Top of DATA RECORDS

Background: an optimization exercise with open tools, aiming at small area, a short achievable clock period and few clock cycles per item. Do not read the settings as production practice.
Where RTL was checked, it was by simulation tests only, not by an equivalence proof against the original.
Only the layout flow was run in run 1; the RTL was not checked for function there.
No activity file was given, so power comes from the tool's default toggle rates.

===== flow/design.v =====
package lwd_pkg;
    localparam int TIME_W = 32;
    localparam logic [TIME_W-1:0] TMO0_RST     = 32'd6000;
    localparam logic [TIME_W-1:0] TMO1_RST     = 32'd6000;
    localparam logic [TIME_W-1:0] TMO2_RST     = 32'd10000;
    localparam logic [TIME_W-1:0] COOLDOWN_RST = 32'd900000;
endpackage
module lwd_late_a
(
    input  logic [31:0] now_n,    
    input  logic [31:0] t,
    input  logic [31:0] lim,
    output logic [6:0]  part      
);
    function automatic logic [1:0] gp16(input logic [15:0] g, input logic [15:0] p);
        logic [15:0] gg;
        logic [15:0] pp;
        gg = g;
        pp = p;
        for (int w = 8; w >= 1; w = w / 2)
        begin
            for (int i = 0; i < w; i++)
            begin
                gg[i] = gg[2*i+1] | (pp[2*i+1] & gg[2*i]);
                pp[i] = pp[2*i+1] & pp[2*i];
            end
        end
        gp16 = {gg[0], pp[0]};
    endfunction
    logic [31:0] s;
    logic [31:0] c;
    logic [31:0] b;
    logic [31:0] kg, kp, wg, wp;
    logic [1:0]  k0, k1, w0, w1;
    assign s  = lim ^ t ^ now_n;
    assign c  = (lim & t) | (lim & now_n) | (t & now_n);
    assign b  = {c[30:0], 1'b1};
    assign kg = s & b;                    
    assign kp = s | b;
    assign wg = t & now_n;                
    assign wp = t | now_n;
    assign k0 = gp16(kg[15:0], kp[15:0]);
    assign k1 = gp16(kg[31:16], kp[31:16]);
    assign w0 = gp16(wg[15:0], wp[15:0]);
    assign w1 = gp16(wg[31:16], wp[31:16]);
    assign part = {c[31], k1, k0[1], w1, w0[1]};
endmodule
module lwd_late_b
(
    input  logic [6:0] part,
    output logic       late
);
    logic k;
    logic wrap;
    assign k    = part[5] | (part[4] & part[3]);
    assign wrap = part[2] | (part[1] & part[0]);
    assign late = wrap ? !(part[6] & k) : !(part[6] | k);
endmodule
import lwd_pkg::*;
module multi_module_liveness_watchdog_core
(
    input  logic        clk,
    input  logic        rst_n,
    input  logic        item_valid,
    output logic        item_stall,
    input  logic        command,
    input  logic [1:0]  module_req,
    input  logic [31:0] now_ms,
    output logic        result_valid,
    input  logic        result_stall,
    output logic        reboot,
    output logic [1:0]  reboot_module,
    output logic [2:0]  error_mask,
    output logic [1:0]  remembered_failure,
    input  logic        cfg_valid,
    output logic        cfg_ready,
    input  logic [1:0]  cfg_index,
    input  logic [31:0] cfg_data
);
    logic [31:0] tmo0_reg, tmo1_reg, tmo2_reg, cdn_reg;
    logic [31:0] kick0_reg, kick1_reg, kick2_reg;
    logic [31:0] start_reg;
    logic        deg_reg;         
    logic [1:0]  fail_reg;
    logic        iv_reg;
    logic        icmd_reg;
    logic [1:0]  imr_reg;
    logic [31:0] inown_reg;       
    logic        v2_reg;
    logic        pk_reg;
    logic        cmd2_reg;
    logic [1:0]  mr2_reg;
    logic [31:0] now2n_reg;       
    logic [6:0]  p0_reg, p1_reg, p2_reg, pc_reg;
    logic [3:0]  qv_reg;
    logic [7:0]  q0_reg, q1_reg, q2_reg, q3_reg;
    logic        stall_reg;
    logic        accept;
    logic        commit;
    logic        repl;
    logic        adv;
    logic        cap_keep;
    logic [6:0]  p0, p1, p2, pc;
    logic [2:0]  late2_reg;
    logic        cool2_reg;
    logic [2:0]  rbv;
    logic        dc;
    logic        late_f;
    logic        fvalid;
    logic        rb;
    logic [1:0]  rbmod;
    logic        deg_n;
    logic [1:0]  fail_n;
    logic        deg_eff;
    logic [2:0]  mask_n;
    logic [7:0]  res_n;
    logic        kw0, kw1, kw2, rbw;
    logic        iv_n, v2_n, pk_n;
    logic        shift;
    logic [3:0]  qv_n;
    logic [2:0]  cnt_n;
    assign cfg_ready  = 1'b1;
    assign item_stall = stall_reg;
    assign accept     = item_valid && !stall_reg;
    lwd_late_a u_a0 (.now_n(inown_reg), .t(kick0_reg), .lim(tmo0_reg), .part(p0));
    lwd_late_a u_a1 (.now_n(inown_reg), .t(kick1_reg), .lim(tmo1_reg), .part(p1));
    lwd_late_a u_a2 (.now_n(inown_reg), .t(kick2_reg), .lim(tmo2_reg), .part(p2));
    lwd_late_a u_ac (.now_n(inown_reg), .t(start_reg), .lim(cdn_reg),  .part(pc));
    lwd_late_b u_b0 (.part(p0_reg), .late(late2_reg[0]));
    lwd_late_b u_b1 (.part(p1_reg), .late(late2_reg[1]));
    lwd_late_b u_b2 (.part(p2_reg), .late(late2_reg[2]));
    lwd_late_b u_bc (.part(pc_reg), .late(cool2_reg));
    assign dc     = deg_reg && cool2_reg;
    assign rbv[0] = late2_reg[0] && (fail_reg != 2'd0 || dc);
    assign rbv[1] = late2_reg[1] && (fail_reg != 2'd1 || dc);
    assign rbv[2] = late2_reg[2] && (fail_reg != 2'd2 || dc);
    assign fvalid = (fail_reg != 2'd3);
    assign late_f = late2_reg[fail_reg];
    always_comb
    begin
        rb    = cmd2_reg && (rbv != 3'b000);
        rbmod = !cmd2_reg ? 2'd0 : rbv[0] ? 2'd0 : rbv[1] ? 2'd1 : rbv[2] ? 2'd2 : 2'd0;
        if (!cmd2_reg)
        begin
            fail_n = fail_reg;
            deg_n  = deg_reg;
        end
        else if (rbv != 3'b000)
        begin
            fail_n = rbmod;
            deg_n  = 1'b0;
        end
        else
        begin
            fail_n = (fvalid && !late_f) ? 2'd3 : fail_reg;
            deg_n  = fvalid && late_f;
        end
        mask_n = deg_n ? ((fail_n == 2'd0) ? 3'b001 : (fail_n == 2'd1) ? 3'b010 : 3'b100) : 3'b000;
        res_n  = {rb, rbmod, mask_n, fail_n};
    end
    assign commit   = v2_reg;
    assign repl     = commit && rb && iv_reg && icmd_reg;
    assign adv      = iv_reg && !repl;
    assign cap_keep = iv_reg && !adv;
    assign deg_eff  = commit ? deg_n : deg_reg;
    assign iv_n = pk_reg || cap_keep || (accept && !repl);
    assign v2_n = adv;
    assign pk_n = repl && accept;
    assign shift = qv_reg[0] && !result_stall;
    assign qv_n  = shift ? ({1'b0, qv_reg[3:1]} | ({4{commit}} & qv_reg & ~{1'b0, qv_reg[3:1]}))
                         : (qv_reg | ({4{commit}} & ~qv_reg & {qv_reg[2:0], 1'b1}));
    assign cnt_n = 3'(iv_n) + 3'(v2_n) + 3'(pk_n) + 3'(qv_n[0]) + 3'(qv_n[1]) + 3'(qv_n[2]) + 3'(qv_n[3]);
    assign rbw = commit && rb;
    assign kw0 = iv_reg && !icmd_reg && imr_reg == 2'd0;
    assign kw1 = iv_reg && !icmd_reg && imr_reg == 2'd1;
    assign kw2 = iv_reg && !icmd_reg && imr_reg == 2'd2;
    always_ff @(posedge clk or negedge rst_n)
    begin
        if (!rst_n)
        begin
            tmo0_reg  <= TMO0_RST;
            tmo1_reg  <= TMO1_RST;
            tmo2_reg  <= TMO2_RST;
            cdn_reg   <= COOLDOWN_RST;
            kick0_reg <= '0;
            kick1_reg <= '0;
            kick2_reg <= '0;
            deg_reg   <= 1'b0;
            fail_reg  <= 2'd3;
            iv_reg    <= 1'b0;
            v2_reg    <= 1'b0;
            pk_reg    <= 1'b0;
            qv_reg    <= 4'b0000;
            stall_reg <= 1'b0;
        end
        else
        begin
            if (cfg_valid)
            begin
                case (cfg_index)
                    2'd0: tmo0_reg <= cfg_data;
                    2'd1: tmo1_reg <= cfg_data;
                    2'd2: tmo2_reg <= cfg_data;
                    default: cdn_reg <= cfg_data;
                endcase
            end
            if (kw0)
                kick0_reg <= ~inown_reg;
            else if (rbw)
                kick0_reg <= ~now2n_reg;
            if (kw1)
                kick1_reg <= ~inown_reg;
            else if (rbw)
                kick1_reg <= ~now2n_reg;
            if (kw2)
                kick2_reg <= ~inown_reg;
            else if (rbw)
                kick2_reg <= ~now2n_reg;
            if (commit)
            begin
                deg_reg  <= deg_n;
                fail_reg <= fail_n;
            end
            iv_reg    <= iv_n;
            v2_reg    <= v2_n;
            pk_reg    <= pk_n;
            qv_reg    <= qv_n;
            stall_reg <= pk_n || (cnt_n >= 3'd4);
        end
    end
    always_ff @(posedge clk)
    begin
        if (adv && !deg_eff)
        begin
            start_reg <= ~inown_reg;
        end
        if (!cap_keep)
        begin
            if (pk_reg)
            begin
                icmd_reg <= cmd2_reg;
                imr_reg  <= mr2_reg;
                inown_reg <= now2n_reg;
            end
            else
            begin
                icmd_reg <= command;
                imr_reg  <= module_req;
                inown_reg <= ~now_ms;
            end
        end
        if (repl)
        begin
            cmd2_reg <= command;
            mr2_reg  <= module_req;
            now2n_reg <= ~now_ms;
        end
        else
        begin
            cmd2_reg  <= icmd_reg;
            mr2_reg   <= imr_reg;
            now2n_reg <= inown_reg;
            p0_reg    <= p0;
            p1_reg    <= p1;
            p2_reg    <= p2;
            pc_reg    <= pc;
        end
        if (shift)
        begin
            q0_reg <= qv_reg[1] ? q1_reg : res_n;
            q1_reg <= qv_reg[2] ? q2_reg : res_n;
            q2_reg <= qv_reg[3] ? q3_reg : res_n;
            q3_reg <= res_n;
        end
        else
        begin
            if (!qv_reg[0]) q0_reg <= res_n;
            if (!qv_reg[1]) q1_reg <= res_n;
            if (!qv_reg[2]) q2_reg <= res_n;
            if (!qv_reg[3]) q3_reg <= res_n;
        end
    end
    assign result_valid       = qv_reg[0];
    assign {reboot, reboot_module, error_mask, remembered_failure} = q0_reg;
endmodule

Bottom of DATA RECORDS

**EXERCISE DETAILS**. Return each line exactly, beginning at the start of the material above and ending at the line that includes "assign w0 = gp16(wg[15:0], wp[15:0]);", with both of those kept.

**RESPONSE TO THE TASK**.
Background: an optimization exercise with open tools, aiming at small area, a short achievable clock period and few clock cycles per item. Do not read the settings as production practice.
Where RTL was checked, it was by simulation tests only, not by an equivalence proof against the original.
Only the layout flow was run in run 1; the RTL was not checked for function there.
No activity file was given, so power comes from the tool's default toggle rates.

===== flow/design.v =====
package lwd_pkg;
    localparam int TIME_W = 32;
    localparam logic [TIME_W-1:0] TMO0_RST     = 32'd6000;
    localparam logic [TIME_W-1:0] TMO1_RST     = 32'd6000;
    localparam logic [TIME_W-1:0] TMO2_RST     = 32'd10000;
    localparam logic [TIME_W-1:0] COOLDOWN_RST = 32'd900000;
endpackage
module lwd_late_a
(
    input  logic [31:0] now_n,    
    input  logic [31:0] t,
    input  logic [31:0] lim,
    output logic [6:0]  part      
);
    function automatic logic [1:0] gp16(input logic [15:0] g, input logic [15:0] p);
        logic [15:0] gg;
        logic [15:0] pp;
        gg = g;
        pp = p;
        for (int w = 8; w >= 1; w = w / 2)
        begin
            for (int i = 0; i < w; i++)
            begin
                gg[i] = gg[2*i+1] | (pp[2*i+1] & gg[2*i]);
                pp[i] = pp[2*i+1] & pp[2*i];
            end
        end
        gp16 = {gg[0], pp[0]};
    endfunction
    logic [31:0] s;
    logic [31:0] c;
    logic [31:0] b;
    logic [31:0] kg, kp, wg, wp;
    logic [1:0]  k0, k1, w0, w1;
    assign s  = lim ^ t ^ now_n;
    assign c  = (lim & t) | (lim & now_n) | (t & now_n);
    assign b  = {c[30:0], 1'b1};
    assign kg = s & b;                    
    assign kp = s | b;
    assign wg = t & now_n;                
    assign wp = t | now_n;
    assign k0 = gp16(kg[15:0], kp[15:0]);
    assign k1 = gp16(kg[31:16], kp[31:16]);
    assign w0 = gp16(wg[15:0], wp[15:0]);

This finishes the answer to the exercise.